Sab 7,7-11; Sal 89; Heb 4,12-13; Mc 10,17-30

Quién le mandaría a ese muchacho acercarse corriendo a Jesús, arrodillarse ante él y preguntarle, llamándole maestro bueno. Fue un imprudente. En la primera lectura hemos pedido que se nos conceda la prudencia. Y el joven fue imprudente, pues no pensó en la radicalidad del seguimiento de Jesús. Creyó, quizá, que el Seños le miraría con cariño, como lo hizo, pero que no pasaría de ahí. Mas Jesús siempre va más allá. Siempre nos presenta caminos insospechados, que son los de su seguimiento. Estaba contento de sí mismo: maestro, todo eso que me dices lo he cumplido desde pequeño. ¡Qué bien!, a Jesús solo le quedaría mirarle agradecido. Pero el Señor siempre busca lo definitivo. Vende todo lo que tienes, dáselo o las pobres, y luego sígueme. No cabe duda, Jesús es un supino aguafiestas. A estas palabras, él frunció el ceño y se marchó pesaroso porque era muy rico y no quería desprenderse de su opulencia. Pero ¿quién le obligó a acercársele? Si se llega a quedar en la lejanía, mirándolo con atención cuidadosa, no hubiera tenido que alejarse de él para siempre, pues no hubiera conocido la llamada a esa terrible radicalidad. Pero la palabra de Dios es viva y eficaz, más tajante que espada de doble dilo. Hubiera podido escapar a su mirada, quizá, de haberse quedado en un lugar remoto, viendo pasar a Jesús, sin más alharacas. Quiso que Jesús le conformara en su buen caminar en el cumplimiento total; el joven había cumplido, y con creces, todo lo que tenía exigido. ¿Todo? Jesús nos hace ver que le faltaba la exigencia principal, que solo es gracia. No escapamos a su mirada, y él nos hace ver el camino del seguimiento. ¿Cómo? Si es imposible. Los discípulos lo entienden, pues Jesús, explicándoles, lleva las cosas hasta la radicalidad suprema, casi hasta el paroxismo. ¿Eres rico? Qué difícil será que entres en el reino de Dios. E insiste una segunda vez, no sea que busques no escucharle o pongas alguna excusa sobre la dicción de sus palabras, como si no hubieras llegado a comprenderlo bien. Y Jesús, que no suele ser insistente, porque su palabra es limpia y segura, todavía añade lo del camello. Nosotros, corriendo, intentaremos decirnos que si esa aguja era así de grande, que si un camellito infante podía pasar con estrechuras.

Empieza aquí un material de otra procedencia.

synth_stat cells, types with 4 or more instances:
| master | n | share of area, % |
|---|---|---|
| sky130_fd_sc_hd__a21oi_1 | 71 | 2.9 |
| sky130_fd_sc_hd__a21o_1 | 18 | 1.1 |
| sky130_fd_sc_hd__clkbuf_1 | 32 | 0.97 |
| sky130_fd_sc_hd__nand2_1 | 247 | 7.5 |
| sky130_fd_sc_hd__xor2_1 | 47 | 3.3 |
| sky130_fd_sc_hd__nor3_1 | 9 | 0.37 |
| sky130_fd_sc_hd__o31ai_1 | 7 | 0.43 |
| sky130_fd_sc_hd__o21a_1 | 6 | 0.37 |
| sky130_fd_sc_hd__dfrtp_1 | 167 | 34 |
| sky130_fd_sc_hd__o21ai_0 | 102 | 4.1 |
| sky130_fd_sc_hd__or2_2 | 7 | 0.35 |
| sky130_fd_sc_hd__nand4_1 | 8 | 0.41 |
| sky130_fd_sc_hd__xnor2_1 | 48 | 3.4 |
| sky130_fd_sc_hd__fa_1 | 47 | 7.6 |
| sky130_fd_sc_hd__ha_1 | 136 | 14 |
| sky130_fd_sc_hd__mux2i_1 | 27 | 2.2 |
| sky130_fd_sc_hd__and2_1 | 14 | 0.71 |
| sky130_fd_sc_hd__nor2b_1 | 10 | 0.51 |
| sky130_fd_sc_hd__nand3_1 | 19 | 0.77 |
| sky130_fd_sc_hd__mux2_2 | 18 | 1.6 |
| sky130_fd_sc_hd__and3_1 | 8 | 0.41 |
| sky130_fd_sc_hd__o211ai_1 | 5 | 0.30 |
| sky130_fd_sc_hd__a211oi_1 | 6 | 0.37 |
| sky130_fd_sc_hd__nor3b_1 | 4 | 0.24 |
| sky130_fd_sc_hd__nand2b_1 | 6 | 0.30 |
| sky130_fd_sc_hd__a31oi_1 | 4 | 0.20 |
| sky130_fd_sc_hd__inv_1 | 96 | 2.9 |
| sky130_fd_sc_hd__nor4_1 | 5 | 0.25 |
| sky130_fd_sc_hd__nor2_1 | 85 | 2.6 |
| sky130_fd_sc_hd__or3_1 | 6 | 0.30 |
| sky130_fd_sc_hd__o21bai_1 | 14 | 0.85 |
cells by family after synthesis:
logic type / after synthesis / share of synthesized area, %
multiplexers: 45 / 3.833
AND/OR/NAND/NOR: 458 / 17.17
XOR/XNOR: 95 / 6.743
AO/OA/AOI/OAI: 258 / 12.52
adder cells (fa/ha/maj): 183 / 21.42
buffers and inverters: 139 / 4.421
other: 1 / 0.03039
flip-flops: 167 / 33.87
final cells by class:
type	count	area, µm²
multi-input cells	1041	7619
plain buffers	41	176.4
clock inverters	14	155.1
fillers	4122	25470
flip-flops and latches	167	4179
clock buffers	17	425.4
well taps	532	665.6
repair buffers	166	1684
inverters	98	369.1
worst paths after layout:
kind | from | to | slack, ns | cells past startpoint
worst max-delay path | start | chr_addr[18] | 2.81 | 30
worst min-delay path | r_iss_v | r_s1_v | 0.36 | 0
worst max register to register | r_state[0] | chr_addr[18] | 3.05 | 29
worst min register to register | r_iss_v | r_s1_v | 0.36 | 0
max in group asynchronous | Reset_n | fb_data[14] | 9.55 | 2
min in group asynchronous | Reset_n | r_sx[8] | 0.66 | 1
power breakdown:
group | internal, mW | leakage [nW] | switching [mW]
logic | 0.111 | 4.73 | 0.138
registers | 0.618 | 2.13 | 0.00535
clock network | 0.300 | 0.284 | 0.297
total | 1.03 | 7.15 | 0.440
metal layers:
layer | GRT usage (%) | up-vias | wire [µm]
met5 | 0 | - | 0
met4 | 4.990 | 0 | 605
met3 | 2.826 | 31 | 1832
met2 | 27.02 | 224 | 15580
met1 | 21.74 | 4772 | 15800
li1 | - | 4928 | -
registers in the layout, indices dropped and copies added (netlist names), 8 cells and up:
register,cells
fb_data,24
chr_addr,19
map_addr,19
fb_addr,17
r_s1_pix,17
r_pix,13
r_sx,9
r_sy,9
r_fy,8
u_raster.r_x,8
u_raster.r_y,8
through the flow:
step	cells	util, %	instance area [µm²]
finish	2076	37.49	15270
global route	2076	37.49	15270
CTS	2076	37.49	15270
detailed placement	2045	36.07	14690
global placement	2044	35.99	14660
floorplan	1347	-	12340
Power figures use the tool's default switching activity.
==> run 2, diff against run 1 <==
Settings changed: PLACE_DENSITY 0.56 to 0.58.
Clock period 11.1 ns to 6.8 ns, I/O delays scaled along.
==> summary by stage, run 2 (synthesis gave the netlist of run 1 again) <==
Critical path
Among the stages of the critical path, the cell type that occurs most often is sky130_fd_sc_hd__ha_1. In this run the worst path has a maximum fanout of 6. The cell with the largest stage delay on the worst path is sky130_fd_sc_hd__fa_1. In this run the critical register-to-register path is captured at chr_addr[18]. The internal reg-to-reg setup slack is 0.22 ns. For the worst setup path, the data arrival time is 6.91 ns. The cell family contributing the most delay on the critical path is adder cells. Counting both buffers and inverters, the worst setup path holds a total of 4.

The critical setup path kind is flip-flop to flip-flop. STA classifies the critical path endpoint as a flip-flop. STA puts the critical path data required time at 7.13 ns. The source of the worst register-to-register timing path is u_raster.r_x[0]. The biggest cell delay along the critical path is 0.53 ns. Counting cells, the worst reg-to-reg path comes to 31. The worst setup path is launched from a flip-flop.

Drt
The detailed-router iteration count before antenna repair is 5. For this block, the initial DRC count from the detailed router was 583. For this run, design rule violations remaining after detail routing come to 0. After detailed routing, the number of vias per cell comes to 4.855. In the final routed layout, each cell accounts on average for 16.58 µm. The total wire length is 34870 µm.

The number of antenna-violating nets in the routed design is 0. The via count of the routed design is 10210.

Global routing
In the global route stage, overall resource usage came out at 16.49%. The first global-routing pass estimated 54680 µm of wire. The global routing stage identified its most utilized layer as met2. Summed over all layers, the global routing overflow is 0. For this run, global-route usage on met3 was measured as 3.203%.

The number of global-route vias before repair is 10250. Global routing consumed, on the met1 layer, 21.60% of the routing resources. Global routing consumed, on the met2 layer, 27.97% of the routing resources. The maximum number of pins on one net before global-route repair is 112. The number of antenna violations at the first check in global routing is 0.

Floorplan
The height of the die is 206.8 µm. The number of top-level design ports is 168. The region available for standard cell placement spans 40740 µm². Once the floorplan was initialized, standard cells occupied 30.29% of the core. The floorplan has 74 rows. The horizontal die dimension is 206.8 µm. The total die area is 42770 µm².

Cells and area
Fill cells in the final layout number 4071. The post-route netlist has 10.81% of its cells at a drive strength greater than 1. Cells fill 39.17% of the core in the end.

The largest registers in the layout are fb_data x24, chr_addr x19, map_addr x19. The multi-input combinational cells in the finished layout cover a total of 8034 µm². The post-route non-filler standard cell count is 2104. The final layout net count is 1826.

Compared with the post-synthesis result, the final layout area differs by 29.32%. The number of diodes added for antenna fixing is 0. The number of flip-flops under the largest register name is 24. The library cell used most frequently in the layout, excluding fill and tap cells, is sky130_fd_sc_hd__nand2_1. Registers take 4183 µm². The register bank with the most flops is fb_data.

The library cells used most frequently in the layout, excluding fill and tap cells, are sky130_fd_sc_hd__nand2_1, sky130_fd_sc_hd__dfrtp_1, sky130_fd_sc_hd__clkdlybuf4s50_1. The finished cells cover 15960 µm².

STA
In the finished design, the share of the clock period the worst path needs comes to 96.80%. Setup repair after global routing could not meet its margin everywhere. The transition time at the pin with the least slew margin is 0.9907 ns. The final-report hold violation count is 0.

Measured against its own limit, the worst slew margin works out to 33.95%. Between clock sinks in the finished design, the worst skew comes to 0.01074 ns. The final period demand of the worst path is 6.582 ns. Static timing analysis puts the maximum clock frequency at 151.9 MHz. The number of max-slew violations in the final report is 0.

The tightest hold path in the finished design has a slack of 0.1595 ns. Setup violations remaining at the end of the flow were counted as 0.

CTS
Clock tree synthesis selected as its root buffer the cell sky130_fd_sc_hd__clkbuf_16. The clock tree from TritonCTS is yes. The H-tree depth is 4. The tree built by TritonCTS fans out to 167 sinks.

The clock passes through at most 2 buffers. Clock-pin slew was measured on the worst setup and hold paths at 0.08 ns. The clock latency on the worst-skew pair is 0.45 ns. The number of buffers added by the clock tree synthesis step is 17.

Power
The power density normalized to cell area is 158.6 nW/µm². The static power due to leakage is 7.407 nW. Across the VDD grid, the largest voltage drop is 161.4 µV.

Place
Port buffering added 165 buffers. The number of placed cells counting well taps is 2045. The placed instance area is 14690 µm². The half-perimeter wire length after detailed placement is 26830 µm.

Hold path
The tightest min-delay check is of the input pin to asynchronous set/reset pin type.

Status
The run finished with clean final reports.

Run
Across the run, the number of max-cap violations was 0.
File: src/rtl/glycemic_index_tracker.sv
// Glycemic index engine: accepts a signed sample and forms its two's-complement
// magnitude. It counts the magnitude's set bits one per clock, then presents the
// index, a threshold alarm and a running peak.
module glycemic_index_tracker #(
    parameter int unsigned WIDTH = 8,
    parameter int unsigned IDX_W = $clog2(WIDTH + 1)
) (
    input  logic             clk,
    input  logic             rst_n,
    input  logic             sample_valid,
    output logic             sample_ready,
    input  logic [WIDTH-1:0] sample_data,
    input  logic [IDX_W-1:0] threshold,
    output logic             index_valid,
    input  logic             index_ready,
    output logic [IDX_W-1:0] index,
    output logic             alarm,
    output logic [IDX_W-1:0] peak,
    input  logic             peak_clear
);

    typedef enum logic [1:0] {
        S_IDLE  = 2'd0,
        S_ABS   = 2'd1,
        S_COUNT = 2'd2,
        S_DONE  = 2'd3
    } state_e;

    state_e             state_q,  state_d;
    logic [WIDTH-1:0]   sample_q, sample_d;
    logic [IDX_W-1:0]   thresh_q, thresh_d;
    logic [WIDTH-1:0]   shreg_q,  shreg_d;
    logic [IDX_W-1:0]   acc_q,    acc_d;
    logic [IDX_W-1:0]   bitcnt_q, bitcnt_d;
    logic [IDX_W-1:0]   index_q,  index_d;
    logic               alarm_q,  alarm_d;
    logic [IDX_W-1:0]   peak_q,   peak_d;
    logic               done_entry;

    // State and datapath registers; reset aborts any sample in flight
    always_ff @(posedge clk or negedge rst_n) begin
        if (!rst_n) begin
            state_q  <= S_IDLE;
            sample_q <= '0;
            thresh_q <= '0;
            shreg_q  <= '0;
            acc_q    <= '0;
            bitcnt_q <= '0;
            index_q  <= '0;
            alarm_q  <= 1'b0;
            peak_q   <= '0;
        end else begin
            state_q  <= state_d;
            sample_q <= sample_d;
            thresh_q <= thresh_d;
            shreg_q  <= shreg_d;
            acc_q    <= acc_d;
            bitcnt_q <= bitcnt_d;
            index_q  <= index_d;
            alarm_q  <= alarm_d;
            peak_q   <= peak_d;
        end
    end

    // Next-state and datapath update; fixed WIDTH-cycle count, no early exit
    always_comb begin
        state_d    = state_q;
        sample_d   = sample_q;
        thresh_d   = thresh_q;
        shreg_d    = shreg_q;
        acc_d      = acc_q;
        bitcnt_d   = bitcnt_q;
        index_d    = index_q;
        alarm_d    = alarm_q;
        peak_d     = peak_q;
        done_entry = 1'b0;

        case (state_q)
            S_IDLE: begin
                if (sample_valid) begin
                    sample_d = sample_data;
                    thresh_d = threshold;
                    state_d  = S_ABS;
                end
            end
            S_ABS: begin
                // Most-negative value wraps to itself, giving an index of 1
                shreg_d  = sample_q[WIDTH-1] ? (~sample_q + WIDTH'(1)) : sample_q;
                acc_d    = '0;
                bitcnt_d = '0;
                state_d  = S_COUNT;
            end
            S_COUNT: begin
                acc_d    = acc_q + IDX_W'(shreg_q[0]);
                shreg_d  = shreg_q >> 1;
                bitcnt_d = bitcnt_q + IDX_W'(1);
                if (bitcnt_q == IDX_W'(WIDTH - 1)) begin
                    index_d    = acc_d;
                    alarm_d    = (acc_d >= thresh_q);
                    done_entry = 1'b1;
                    state_d    = S_DONE;
                end
            end
            S_DONE: begin
                if (index_ready) begin
                    state_d = S_IDLE;
                end
            end
            default: state_d = S_IDLE;
        endcase

        // Peak tracking; a clear on the result edge restarts from the new index
        if (done_entry) begin
            if (peak_clear || (index_d > peak_q)) begin
                peak_d = index_d;
            end
        end else if (peak_clear) begin
            peak_d = '0;
        end
    end

    // Handshake flags decode from state only; data outputs come from registers
    assign sample_ready = (state_q == S_IDLE);
    assign index_valid  = (state_q == S_DONE);
    assign index        = index_q;
    assign alarm        = alarm_q;
    assign peak         = peak_q;

endmodule

File: config.mk
export PLATFORM = sky130hd
export DESIGN_NAME = glycemic_index_tracker
export DESIGN_NICKNAME = d
export VERILOG_FILES = /design/src/rtl/glycemic_index_tracker.sv
export SDC_FILE = /design/constraint.sdc
export NUM_CORES = 1
export LEC_CHECK = 0
export CELL_PAD_IN_SITES_DETAIL_PLACEMENT = 0
export CELL_PAD_IN_SITES_GLOBAL_PLACEMENT = 1
export CORE_AREA = 3 3 78 80
export CTS_CLUSTER_SIZE = 30
export DETAILED_ROUTE_END_ITERATION = 6
export DIE_AREA = 0 0 81 83
export PLACE_DENSITY = 0.86
export SLEW_MARGIN = 10
export SYNTH_ARGS = -nofsm -noshare
export SYNTH_HDL_FRONTEND = slang
export SYNTH_SLANG_ARGS = --single-unit
File: constraint.sdc
create_clock -name clk -period 2.4 [get_ports clk]
set_input_delay 0.36 -clock clk [delete_from_list [all_inputs] [get_ports clk]]
set_output_delay 0.36 -clock clk [all_outputs]
set_load 0.1 [all_outputs]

Nosotros lo entendemos muy bien. Entonces, ¿quién puede salvarse? No se trata, simplemente, de quedarnos allá lejos con nuestras dignas riquezas, no cometiendo el error del muchacho que hubiera debido permanecer en la vistosa ausencia de Jesús. Porque el seguimiento en esas condiciones es momento de salvación. ¿Medias tintas?, ¿permanecer en la lejanía, viéndolas venir? ¿Seguirle?, ¿cómo, pues, si no podremos? Para Dios, que lo puede todo, no es imposible. Él será quien nos lleve de su mano en el camino de nuestro seguimiento, haciendo posible lo. Imposible. Lo dejaremos todo y él nos lo dará todo. Solo poniéndonos en sus manos de esta manera asombrosamente total, podremos seguir a Jesús.

El Señor Dos nos conoce por dentro y por fuera. Juzga los deseos e intenciones de nuestro corazón. Y nos llama para que le sigamos en su camino. ¿Dejaremos casa, padre y madre, hijos y tierras? ¿No ocurre también lo mismo cuando en el matrimonio las dos carnes se hacen una sola, dejando ambos todo, todo lo que no es sino seguimiento común en el amor mutuo, para vivir por siempre una vida nueva en plenitud consagrada?